Abstract

We evaluated possible differential effects of age on a single bolus intravenous injection of vecuronium using accelography under sevoflurane anesthesia. Thirty anesthetized patients were divided into three groups of 10 patients as follows: group 1=age 1-5 years; group 2=age 20-40 years, and group 3=age >70 years. Vecuronium 0.1 mg·kg(-1) was given to facilitate tracheal intubation. Onset time, i.e., the time from the start of injection of the first dose of vecuronium to development of maximal twitch depression in group 1 was significantly shorter than those in groups 2 and 3 (103.5±30.4s, 166.5±32.7s, and 202.5±56.7s; mean±SD;P<0.01). Clinical duration, i.e., the time from completion of maximal block to 25% recovery of train-of-four (TOF) ratio in group 1 was significantly shorter than that in group 3 (43.6±12.0 min and 67.3±15.6 min;P<0.01).

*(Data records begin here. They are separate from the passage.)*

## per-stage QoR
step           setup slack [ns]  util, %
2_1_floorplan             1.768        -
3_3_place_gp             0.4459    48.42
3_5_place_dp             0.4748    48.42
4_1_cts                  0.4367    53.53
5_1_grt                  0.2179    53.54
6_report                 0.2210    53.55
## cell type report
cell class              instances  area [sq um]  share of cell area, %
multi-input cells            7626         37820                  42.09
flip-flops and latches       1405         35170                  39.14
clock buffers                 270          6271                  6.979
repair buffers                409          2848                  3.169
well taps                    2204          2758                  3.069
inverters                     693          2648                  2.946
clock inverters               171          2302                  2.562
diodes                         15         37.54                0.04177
$ cat src/mbus_power_pkg.sv
package mbus_power_pkg;

	// ******************************************************************
	// Power control encoding
	// ******************************************************************

	typedef logic [0:0] pwr_ctl_t;

	localparam pwr_ctl_t IO_HOLD    = 1'b0;	// Sleep value.
	localparam pwr_ctl_t IO_RELEASE = 1'b1;	// Awake value.

	// ******************************************************************
	// Sleep controller states
	// ******************************************************************

	typedef enum logic [2:0]
	{
		POS_POWER_UP,	// Switch on, let clock go.
		POS_RELEASE,	// Drop isolation.
		POS_AWAKE,
		POS_ISOLATE,	// Isolation held, power still on.
		POS_ASLEEP
	} sleep_pos_state_t;

	typedef enum logic [1:0]
	{
		NEG_IDLE,
		NEG_RST_RELEASE,
		NEG_AWAKE
	} sleep_neg_state_t;

endpackage

$ cat src/mbus_reg_pkg.sv
package mbus_reg_pkg;

	// ******************************************************************
	// Layer register widths and map
	// ******************************************************************

	localparam int REG_ADDR_W = 4;
	localparam int REG_DATA_W = 8;

	typedef logic [REG_ADDR_W-1:0] reg_addr_t;
	typedef logic [REG_DATA_W-1:0] reg_data_t;

	localparam int REG_COUNT = 16;	// Whole address space.

	// Sleep request register.
	localparam reg_addr_t REG_SLEEP = 4'd0;
	localparam int REG_SLEEP_BIT = 0;

endpackage

$ cat src/mbus_power_if.sv
`timescale 1ns/1ps

interface mbus_power_if;

	import mbus_power_pkg::*;

	pwr_ctl_t power_on;
	pwr_ctl_t release_clk;
	pwr_ctl_t release_rst;
	pwr_ctl_t release_iso;

	modport ctrl
	(
		output power_on,
		output release_clk,
		output release_rst,
		output release_iso
	);

	modport gate
	(
		input power_on,
		input release_clk,
		input release_rst,
		input release_iso
	);

endinterface
<file path="src/source/cnn_layer_pkg.sv">
//----------------------------------------------------------
// CNN layer description types
// layer kinds and the packed configuration of one layer,
// feature maps laid out as [channel][row][column]
//----------------------------------------------------------
package cnn_layer_pkg;

    // only PW and DW have behaviour, STD and LIN run as PW
    typedef enum logic [1:0] {
        LT_PW  = 2'd0,
        LT_DW  = 2'd1,
        LT_STD = 2'd2,
        LT_LIN = 2'd3
    } layer_type_e;

    //------------------------------------------------------
    // layer configuration, one field per register
    //------------------------------------------------------
    typedef struct packed {
        layer_type_e  layer_type;
        logic [6:0]   in_r;         // rows, same for ofmap
        logic [9:0]   in_c;         // columns, same for ofmap
        logic [9:0]   in_d;         // input channels
        logic [9:0]   out_k;        // output channels
        logic [6:0]   tile_d;       // input channels per tile
        logic [6:0]   tile_k;       // output channels per tile
        logic [15:0]  tile_n;       // pixels per ifmap xfer, rows for DW
        logic [7:0]   num_n;        // spatial tiles per layer
        logic [31:0]  base_ifmap;
        logic [31:0]  base_weight;
        logic [31:0]  base_bias;
        logic [31:0]  base_ofmap;   // opsum region
    } layer_cfg_t;

endpackage

</file>
<file path="src/source/dma_cmd_pkg.sv">
//----------------------------------------------------------
// DMA command types
// transfer kinds and the request handed to the DMA engine
//----------------------------------------------------------
package dma_cmd_pkg;

    parameter int ADDR_W = 32;   // address and length width

    // encoding follows the DMA engine's input_type field
    typedef enum logic [2:0] {
        XK_FILTER = 3'd0,
        XK_IFMAP  = 3'd1,
        XK_BIAS   = 3'd2,
        XK_OPSUM  = 3'd3
    } xfer_kind_e;

    //------------------------------------------------------
    // one request, valid for the cycle of req_valid
    //------------------------------------------------------
    typedef struct packed {
        xfer_kind_e          kind;
        logic [ADDR_W-1:0]   addr;   // byte address
        logic [ADDR_W-1:0]   len;    // byte count
    } dma_req_t;

endpackage

</file>
<file path="src/source/layer_cfg_regs.sv">
//----------------------------------------------------------
// Layer configuration registers
// write-only register file for one layer description,
// a write of 1 to register 15 gives the start pulse
//----------------------------------------------------------
module layer_cfg_regs #(
    parameter int CFG_ADDR_W = 4
) (
    input  logic                       clk,
    input  logic                       rst_n,
    input  logic                       cfg_we_i,
    input  logic [CFG_ADDR_W-1:0]      cfg_addr_i,
    input  logic [31:0]                cfg_wdata_i,
    output cnn_layer_pkg::layer_cfg_t  cfg_o,
    output logic                       start_o
);

    logic go_wr;

    assign go_wr = cfg_we_i && (cfg_addr_i == CFG_ADDR_W'(15)) && (cfg_wdata_i == 32'd1);

    always_ff @(posedge clk) begin
        if (!rst_n) begin
            cfg_o   <= '0;
            start_o <= 1'b0;
        end else begin
            start_o <= go_wr;   // single cycle
            if (cfg_we_i) begin
                case (cfg_addr_i)
                    CFG_ADDR_W'(0):
                        cfg_o.layer_type <= cnn_layer_pkg::layer_type_e'(cfg_wdata_i[1:0]);
                    CFG_ADDR_W'(1):  cfg_o.in_r        <= cfg_wdata_i[6:0];
                    CFG_ADDR_W'(2):  cfg_o.in_c        <= cfg_wdata_i[9:0];
                    CFG_ADDR_W'(3):  cfg_o.in_d        <= cfg_wdata_i[9:0];
                    CFG_ADDR_W'(4):  cfg_o.out_k       <= cfg_wdata_i[9:0];
                    CFG_ADDR_W'(5):  cfg_o.tile_d      <= cfg_wdata_i[6:0];
                    CFG_ADDR_W'(6):  cfg_o.tile_k      <= cfg_wdata_i[6:0];
                    CFG_ADDR_W'(7):  cfg_o.tile_n      <= cfg_wdata_i[15:0];
                    CFG_ADDR_W'(8):  cfg_o.num_n       <= cfg_wdata_i[7:0];
                    CFG_ADDR_W'(9):  cfg_o.base_ifmap  <= cfg_wdata_i;
                    CFG_ADDR_W'(10): cfg_o.base_weight <= cfg_wdata_i;
                    CFG_ADDR_W'(11): cfg_o.base_bias   <= cfg_wdata_i;
                    CFG_ADDR_W'(12): cfg_o.base_ofmap  <= cfg_wdata_i;
                    default: ;   // 13..15 hold nothing
                endcase
            end
        end
    end

endmodule

</file>
<file path="src/source/tile_scheduler.sv">
//----------------------------------------------------------
// Tile scheduler
// walks n, k and d tiles of one layer and hands each
// transfer kind to the address generator
//----------------------------------------------------------
module tile_scheduler (
    input  logic                       clk,
    input  logic                       rst_n,
    input  cnn_layer_pkg::layer_cfg_t  cfg_i,
    input  logic                       start_i,
    input  logic                       xfer_done_i,
    output logic                       issue_o,
    output dma_cmd_pkg::xfer_kind_e    kind_o,
    output logic [7:0]                 n_idx_o,
    output logic [6:0]                 k_idx_o,
    output logic [6:0]                 d_idx_o,
    output logic                       layer_done_o
);

    typedef enum logic [2:0] {
        IDLE, BIAS, FILTER, IFMAP, OPSUM, NEXT, DONE
    } state_e;

    state_e      state, last_q, nxt_state;
    logic [7:0]  n_q, n_nxt;
    logic [6:0]  k_q, k_nxt, d_q, d_nxt;
    logic [10:0] k_sum, d_sum;
    logic [9:0]  k_tiles, d_tiles;
    logic        k_last, d_last, layer_last;

    //------------------------------------------------------
    // tile counts, rounded up
    //------------------------------------------------------
    assign k_sum   = {1'b0, cfg_i.out_k} + {4'b0, cfg_i.tile_k} - 11'd1;
    assign d_sum   = {1'b0, cfg_i.in_d} + {4'b0, cfg_i.tile_d} - 11'd1;
    assign k_tiles = 10'(k_sum / {4'b0, cfg_i.tile_k});
    assign d_tiles = (cfg_i.layer_type == cnn_layer_pkg::LT_DW) ? 10'd1
                                                                : 10'(d_sum / {4'b0, cfg_i.tile_d});

    assign k_last     = ({3'b0, k_q} == k_tiles - 10'd1);
    assign d_last     = ({3'b0, d_q} == d_tiles - 10'd1);
    assign layer_last = k_last && (n_q == cfg_i.num_n - 8'd1);

    //------------------------------------------------------
    // step logic, only active in NEXT
    //------------------------------------------------------
    always_comb begin
        nxt_state = state;
        n_nxt     = n_q;
        k_nxt     = k_q;
        d_nxt     = d_q;
        if (state == NEXT) begin
            case (last_q)
                BIAS:   nxt_state = FILTER;
                FILTER: nxt_state = IFMAP;
                IFMAP: begin
                    if (d_last) begin
                        nxt_state = OPSUM;   // write back the k group
                    end else begin
                        d_nxt     = d_q + 7'd1;
                        nxt_state = FILTER;  // no bias past d=0
                    end
                end
                OPSUM: begin
                    d_nxt     = '0;
                    nxt_state = BIAS;
                    if (k_last) begin
                        k_nxt = '0;
                        n_nxt = n_q + 8'd1;
                    end else begin
                        k_nxt = k_q + 7'd1;
                    end
                end
                default: nxt_state = BIAS;   // first step of the layer
            endcase
        end
    end

    always_comb begin
        case (nxt_state)
            BIAS:    kind_o = dma_cmd_pkg::XK_BIAS;
            IFMAP:   kind_o = dma_cmd_pkg::XK_IFMAP;
            OPSUM:   kind_o = dma_cmd_pkg::XK_OPSUM;
            default: kind_o = dma_cmd_pkg::XK_FILTER;
        endcase
    end

    assign issue_o      = (state == NEXT);
    assign n_idx_o      = n_nxt;
    assign k_idx_o      = k_nxt;
    assign d_idx_o      = d_nxt;
    assign layer_done_o = (state == DONE);

    always_ff @(posedge clk) begin
        if (!rst_n) begin
            state  <= IDLE;
            last_q <= IDLE;
            n_q    <= '0;
            k_q    <= '0;
            d_q    <= '0;
        end else begin
            case (state)
                IDLE: begin
                    if (start_i) begin
                        n_q    <= '0;
                        k_q    <= '0;
                        d_q    <= '0;
                        last_q <= IDLE;
                        state  <= NEXT;
                    end
                end
                NEXT: begin
                    state <= nxt_state;
                    n_q   <= n_nxt;
                    k_q   <= k_nxt;
                    d_q   <= d_nxt;
                end
                BIAS, FILTER, IFMAP: begin
                    if (xfer_done_i) begin
                        last_q <= state;
                        state  <= NEXT;
                    end
                end
                OPSUM: begin
                    if (xfer_done_i) begin
                        last_q <= OPSUM;
                        state  <= layer_last ? DONE : NEXT;
                    end
                end
                default: state <= IDLE;   // DONE lasts one cycle
            endcase
        end
    end

endmodule

</file>
<file path="src/source/dma_addr_gen.sv">
//----------------------------------------------------------
// DMA address generator
// turns each scheduler step into byte address and length,
// repeats ifmap and opsum requests once per channel
//----------------------------------------------------------
module dma_addr_gen (
    input  logic                       clk,
    input  logic                       rst_n,
    input  cnn_layer_pkg::layer_cfg_t  cfg_i,
    input  logic                       issue_i,
    input  dma_cmd_pkg::xfer_kind_e    kind_i,
    input  logic [7:0]                 n_idx_i,
    input  logic [6:0]                 k_idx_i,
    input  logic [6:0]                 d_idx_i,
    input  logic                       dma_done_i,
    output logic                       req_valid_o,
    output dma_cmd_pkg::dma_req_t      dma_req_o,
    output logic                       tile_xfer_done_o
);

    typedef logic [dma_cmd_pkg::ADDR_W-1:0] word_t;

    dma_cmd_pkg::xfer_kind_e kind_q, cur_kind;
    dma_cmd_pkg::dma_req_t   req_d;
    logic [6:0]              ch_q, ch_sel, grp_size;
    logic                    is_dw, grp_kind, grp_last, reissue;
    word_t                   plane, k_off, chan_k, chan_d, chan_if, xlen, spat;

    assign is_dw    = (cfg_i.layer_type == cnn_layer_pkg::LT_DW);
    assign cur_kind = issue_i ? kind_i : kind_q;
    assign ch_sel   = issue_i ? 7'd0 : ch_q + 7'd1;   // channel of the next request

    //------------------------------------------------------
    // channel group bookkeeping
    //------------------------------------------------------
    assign grp_kind = (kind_q == dma_cmd_pkg::XK_IFMAP) || (kind_q == dma_cmd_pkg::XK_OPSUM);
    assign grp_size = (kind_q == dma_cmd_pkg::XK_IFMAP && !is_dw) ? cfg_i.tile_d
                                                                   : cfg_i.tile_k;
    assign grp_last = (ch_q == grp_size - 7'd1);
    assign reissue  = dma_done_i && grp_kind && !grp_last;

    //------------------------------------------------------
    // offset terms
    //------------------------------------------------------
    assign plane   = word_t'(cfg_i.in_r) * word_t'(cfg_i.in_c);
    assign k_off   = word_t'(k_idx_i) * word_t'(cfg_i.tile_k);
    assign chan_k  = word_t'(ch_sel) + k_off;
    assign chan_d  = word_t'(ch_sel) + word_t'(d_idx_i) * word_t'(cfg_i.tile_d);
    assign chan_if = is_dw ? chan_k : chan_d;   // DW reads its own k channels
    assign xlen    = is_dw ? word_t'(cfg_i.tile_n) * word_t'(cfg_i.in_c)
                           : word_t'(cfg_i.tile_n);   // DW tile_n counts rows
    assign spat    = word_t'(n_idx_i) * xlen;

    always_comb begin
        req_d.kind = cur_kind;
        case (cur_kind)
            dma_cmd_pkg::XK_FILTER: begin
                if (is_dw) begin
                    req_d.addr = cfg_i.base_weight + k_off * word_t'(9);   // 3x3 per channel
                    req_d.len  = word_t'(cfg_i.tile_k) * word_t'(9);
                end else begin
                    req_d.addr = cfg_i.base_weight + k_off * word_t'(cfg_i.tile_d)
                               + word_t'(d_idx_i) * word_t'(cfg_i.tile_d)
                                 * word_t'(cfg_i.out_k);
                    req_d.len  = word_t'(cfg_i.tile_d) * word_t'(cfg_i.tile_k);
                end
            end
            dma_cmd_pkg::XK_BIAS: begin
                req_d.addr = cfg_i.base_bias + (k_off << 1);   // 2-byte bias
                req_d.len  = word_t'(cfg_i.tile_k) << 1;
            end
            dma_cmd_pkg::XK_IFMAP: begin
                req_d.addr = cfg_i.base_ifmap + chan_if * plane + spat;
                req_d.len  = xlen;
            end
            dma_cmd_pkg::XK_OPSUM: begin
                req_d.addr = cfg_i.base_ofmap + ((chan_k * plane + spat) << 1);   // 2-byte psum
                req_d.len  = xlen << 1;
            end
            default: begin
                req_d.addr = '0;
                req_d.len  = '0;
            end
        endcase
    end

    always_ff @(posedge clk) begin
        if (!rst_n) begin
            kind_q           <= dma_cmd_pkg::XK_FILTER;
            ch_q             <= '0;
            req_valid_o      <= 1'b0;
            tile_xfer_done_o <= 1'b0;
        end else begin
            req_valid_o      <= issue_i || reissue;
            tile_xfer_done_o <= dma_done_i && !reissue;   // last channel or single xfer
            if (issue_i) begin
                kind_q <= kind_i;
                ch_q   <= '0;
            end else if (reissue) begin
                ch_q <= ch_sel;
            end else if (dma_done_i) begin
                ch_q <= '0;
            end
        end
    end

    // request payload, loaded with each valid
    always_ff @(posedge clk) begin
        if (issue_i || reissue) begin
            dma_req_o <= req_d;
        end
    end

endmodule

</file>
<file path="src/source/dma_ctrl_top.sv">
//----------------------------------------------------------
// DMA command controller
// configuration registers, tile scheduler and address
// generator for PW and DW layers
//----------------------------------------------------------
module dma_ctrl_top #(
    parameter int CFG_ADDR_W = 4
) (
    input  logic                   clk,
    input  logic                   rst_n,
    input  logic                   cfg_we_i,
    input  logic [CFG_ADDR_W-1:0]  cfg_addr_i,
    input  logic [31:0]            cfg_wdata_i,
    input  logic                   dma_done_i,
    output logic                   req_valid_o,
    output dma_cmd_pkg::dma_req_t  dma_req_o,
    output logic                   layer_done_o
);

    cnn_layer_pkg::layer_cfg_t cfg;
    dma_cmd_pkg::xfer_kind_e   kind;
    logic                      start, issue, tile_xfer_done;
    logic [7:0]                n_idx;
    logic [6:0]                k_idx, d_idx;

    layer_cfg_regs #(
        .CFG_ADDR_W (CFG_ADDR_W)
    ) i_regs (
        .clk         (clk),
        .rst_n       (rst_n),
        .cfg_we_i    (cfg_we_i),
        .cfg_addr_i  (cfg_addr_i),
        .cfg_wdata_i (cfg_wdata_i),
        .cfg_o       (cfg),
        .start_o     (start)
    );

    tile_scheduler i_sched (
        .clk          (clk),
        .rst_n        (rst_n),
        .cfg_i        (cfg),
        .start_i      (start),
        .xfer_done_i  (tile_xfer_done),
        .issue_o      (issue),
        .kind_o       (kind),
        .n_idx_o      (n_idx),
        .k_idx_o      (k_idx),
        .d_idx_o      (d_idx),
        .layer_done_o (layer_done_o)
    );

    dma_addr_gen i_addr_gen (
        .clk              (clk),
        .rst_n            (rst_n),
        .cfg_i            (cfg),
        .issue_i          (issue),
        .kind_i           (kind),
        .n_idx_i          (n_idx),
        .k_idx_i          (k_idx),
        .d_idx_i          (d_idx),
        .dma_done_i       (dma_done_i),
        .req_valid_o      (req_valid_o),
        .dma_req_o        (dma_req_o),
        .tile_xfer_done_o (tile_xfer_done)
    );

endmodule

</file>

The reversal time from 25% to 75% of the TOF ratio after the administration of neostigmine in group 1 was not significantly different from those in groups 2 and 3 (172.5±73.9s, 219.0±59.7s, and 222.0±155.7s). The authors conclude that the time to maximal twitch depression after the administration of vecuronium is significantly shorter in children than that in adults, and that the fastest recovery from vecuronium is also observed in children.